(Extracted data entries)
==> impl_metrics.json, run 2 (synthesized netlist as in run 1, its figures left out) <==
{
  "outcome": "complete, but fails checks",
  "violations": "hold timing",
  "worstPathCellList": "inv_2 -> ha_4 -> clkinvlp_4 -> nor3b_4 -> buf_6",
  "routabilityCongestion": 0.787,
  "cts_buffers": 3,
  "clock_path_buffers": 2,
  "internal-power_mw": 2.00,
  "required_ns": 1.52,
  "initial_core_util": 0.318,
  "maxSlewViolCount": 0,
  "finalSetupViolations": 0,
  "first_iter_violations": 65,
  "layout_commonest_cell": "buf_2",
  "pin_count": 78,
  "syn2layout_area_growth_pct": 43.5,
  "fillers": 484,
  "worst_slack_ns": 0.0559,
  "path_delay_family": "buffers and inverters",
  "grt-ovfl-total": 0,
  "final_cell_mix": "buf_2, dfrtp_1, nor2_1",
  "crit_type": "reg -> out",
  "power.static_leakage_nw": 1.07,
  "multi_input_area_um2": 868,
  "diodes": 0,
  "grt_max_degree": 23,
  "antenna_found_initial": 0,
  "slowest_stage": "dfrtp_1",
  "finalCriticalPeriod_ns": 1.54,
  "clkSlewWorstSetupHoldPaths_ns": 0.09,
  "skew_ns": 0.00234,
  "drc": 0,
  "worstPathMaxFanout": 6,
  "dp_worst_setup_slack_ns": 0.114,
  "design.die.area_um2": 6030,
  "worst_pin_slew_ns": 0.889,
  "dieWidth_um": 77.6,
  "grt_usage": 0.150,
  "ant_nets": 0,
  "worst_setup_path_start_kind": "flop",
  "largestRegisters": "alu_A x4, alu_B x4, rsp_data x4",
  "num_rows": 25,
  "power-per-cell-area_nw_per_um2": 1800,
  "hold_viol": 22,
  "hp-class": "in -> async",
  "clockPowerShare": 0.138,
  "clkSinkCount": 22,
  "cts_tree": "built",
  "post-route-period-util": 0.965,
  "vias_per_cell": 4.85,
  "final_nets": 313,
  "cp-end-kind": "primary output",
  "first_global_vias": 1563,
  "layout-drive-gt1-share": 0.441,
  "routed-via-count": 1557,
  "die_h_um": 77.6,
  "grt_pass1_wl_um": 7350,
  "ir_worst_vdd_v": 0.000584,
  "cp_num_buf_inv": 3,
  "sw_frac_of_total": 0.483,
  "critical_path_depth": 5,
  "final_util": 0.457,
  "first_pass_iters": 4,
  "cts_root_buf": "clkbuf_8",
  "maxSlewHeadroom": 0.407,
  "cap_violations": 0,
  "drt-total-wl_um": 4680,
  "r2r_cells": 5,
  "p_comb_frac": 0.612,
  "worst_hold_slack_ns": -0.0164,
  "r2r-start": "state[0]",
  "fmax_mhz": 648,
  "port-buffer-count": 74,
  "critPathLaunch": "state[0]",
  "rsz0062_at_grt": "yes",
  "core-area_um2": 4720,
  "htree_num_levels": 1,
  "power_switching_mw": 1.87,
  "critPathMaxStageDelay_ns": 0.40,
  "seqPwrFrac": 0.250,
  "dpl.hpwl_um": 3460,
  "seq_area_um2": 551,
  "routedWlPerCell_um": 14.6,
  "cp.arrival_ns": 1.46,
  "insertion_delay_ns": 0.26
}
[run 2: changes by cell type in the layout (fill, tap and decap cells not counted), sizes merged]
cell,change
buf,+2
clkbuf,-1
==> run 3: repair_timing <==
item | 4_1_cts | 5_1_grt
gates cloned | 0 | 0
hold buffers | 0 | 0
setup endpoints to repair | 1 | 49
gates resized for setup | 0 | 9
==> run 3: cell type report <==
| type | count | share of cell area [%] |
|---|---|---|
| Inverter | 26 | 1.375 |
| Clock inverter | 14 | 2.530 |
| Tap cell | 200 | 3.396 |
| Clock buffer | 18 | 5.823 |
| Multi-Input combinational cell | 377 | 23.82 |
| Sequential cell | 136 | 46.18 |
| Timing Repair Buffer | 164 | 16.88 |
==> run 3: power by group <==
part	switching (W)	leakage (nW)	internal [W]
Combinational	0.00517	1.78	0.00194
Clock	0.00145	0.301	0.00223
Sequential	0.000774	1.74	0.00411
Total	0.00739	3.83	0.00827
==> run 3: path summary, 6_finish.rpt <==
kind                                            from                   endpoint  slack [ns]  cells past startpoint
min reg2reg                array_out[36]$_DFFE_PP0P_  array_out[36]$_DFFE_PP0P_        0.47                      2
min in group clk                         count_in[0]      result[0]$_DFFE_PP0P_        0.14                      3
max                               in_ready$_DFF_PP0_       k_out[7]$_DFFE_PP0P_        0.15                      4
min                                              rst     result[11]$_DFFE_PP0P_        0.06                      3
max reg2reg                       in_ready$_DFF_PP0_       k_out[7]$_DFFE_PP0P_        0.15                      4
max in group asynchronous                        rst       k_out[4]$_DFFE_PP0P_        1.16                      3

* Task to carry out
Write out the data once more, word for word.

* Exercise output
==> impl_metrics.json, run 2 (synthesized netlist as in run 1, its figures left out) <==
{
  "outcome": "complete, but fails checks",
  "violations": "hold timing",
  "worstPathCellList": "inv_2 -> ha_4 -> clkinvlp_4 -> nor3b_4 -> buf_6",
  "routabilityCongestion": 0.787,
  "cts_buffers": 3,
  "clock_path_buffers": 2,
  "internal-power_mw": 2.00,
  "required_ns": 1.52,
  "initial_core_util": 0.318,
  "maxSlewViolCount": 0,
  "finalSetupViolations": 0,
  "first_iter_violations": 65,
  "layout_commonest_cell": "buf_2",
  "pin_count": 78,
  "syn2layout_area_growth_pct": 43.5,
  "fillers": 484,
  "worst_slack_ns": 0.0559,
  "path_delay_family": "buffers and inverters",
  "grt-ovfl-total": 0,
  "final_cell_mix": "buf_2, dfrtp_1, nor2_1",
  "crit_type": "reg -> out",
  "power.static_leakage_nw": 1.07,
  "multi_input_area_um2": 868,
  "diodes": 0,
  "grt_max_degree": 23,
  "antenna_found_initial": 0,
  "slowest_stage": "dfrtp_1",
  "finalCriticalPeriod_ns": 1.54,
  "clkSlewWorstSetupHoldPaths_ns": 0.09,
  "skew_ns": 0.00234,
  "drc": 0,
  "worstPathMaxFanout": 6,
  "dp_worst_setup_slack_ns": 0.114,
  "design.die.area_um2": 6030,
  "worst_pin_slew_ns": 0.889,
  "dieWidth_um": 77.6,
  "grt_usage": 0.150,
  "ant_nets": 0,
  "worst_setup_path_start_kind": "flop",
  "largestRegisters": "alu_A x4, alu_B x4, rsp_data x4",
  "num_rows": 25,
  "power-per-cell-area_nw_per_um2": 1800,
  "hold_viol": 22,
  "hp-class": "in -> async",
  "clockPowerShare": 0.138,
  "clkSinkCount": 22,
  "cts_tree": "built",
  "post-route-period-util": 0.965,
  "vias_per_cell": 4.85,
  "final_nets": 313,
  "cp-end-kind": "primary output",
  "first_global_vias": 1563,
  "layout-drive-gt1-share": 0.441,
  "routed-via-count": 1557,
  "die_h_um": 77.6,
  "grt_pass1_wl_um": 7350,
  "ir_worst_vdd_v": 0.000584,
  "cp_num_buf_inv": 3,
  "sw_frac_of_total": 0.483,
  "critical_path_depth": 5,
  "final_util": 0.457,
  "first_pass_iters": 4,
  "cts_root_buf": "clkbuf_8",
  "maxSlewHeadroom": 0.407,
  "cap_violations": 0,
  "drt-total-wl_um": 4680,
  "r2r_cells": 5,
  "p_comb_frac": 0.612,
  "worst_hold_slack_ns": -0.0164,
  "r2r-start": "state[0]",
  "fmax_mhz": 648,
  "port-buffer-count": 74,
  "critPathLaunch": "state[0]",
  "rsz0062_at_grt": "yes",
  "core-area_um2": 4720,
  "htree_num_levels": 1,
  "power_switching_mw": 1.87,
  "critPathMaxStageDelay_ns": 0.40,
  "seqPwrFrac": 0.250,
  "dpl.hpwl_um": 3460,
  "seq_area_um2": 551,
  "routedWlPerCell_um": 14.6,
  "cp.arrival_ns": 1.46,
  "insertion_delay_ns": 0.26
}
[run 2: changes by cell type in the layout (fill, tap and decap cells not counted), sizes merged]
cell,change
buf,+2
clkbuf,-1
==> run 3: repair_timing <==
item | 4_1_cts | 5_1_grt
gates cloned | 0 | 0
hold buffers | 0 | 0
setup endpoints to repair | 1 | 49
gates resized for setup | 0 | 9
==> run 3: cell type report <==
| type | count | share of cell area [%] |
|---|---|---|
| Inverter | 26 | 1.375 |
| Clock inverter | 14 | 2.530 |
| Tap cell | 200 | 3.396 |
| Clock buffer | 18 | 5.823 |
| Multi-Input combinational cell | 377 | 23.82 |
| Sequential cell | 136 | 46.18 |
| Timing Repair Buffer | 164 | 16.88 |
==> run 3: power by group <==
part	switching (W)	leakage (nW)	internal [W]
Combinational	0.00517	1.78	0.00194
Clock	0.00145	0.301	0.00223
Sequential	0.000774	1.74	0.00411
Total	0.00739	3.83	0.00827
==> run 3: path summary, 6_finish.rpt <==
kind                                            from                   endpoint  slack [ns]  cells past startpoint
min reg2reg                array_out[36]$_DFFE_PP0P_  array_out[36]$_DFFE_PP0P_        0.47                      2
min in group clk                         count_in[0]      result[0]$_DFFE_PP0P_        0.14                      3
max                               in_ready$_DFF_PP0_       k_out[7]$_DFFE_PP0P_        0.15                      4
min                                              rst     result[11]$_DFFE_PP0P_        0.06                      3
max reg2reg                       in_ready$_DFF_PP0_       k_out[7]$_DFFE_PP0P_        0.15                      4
max in group asynchronous                        rst       k_out[4]$_DFFE_PP0P_        1.16                      3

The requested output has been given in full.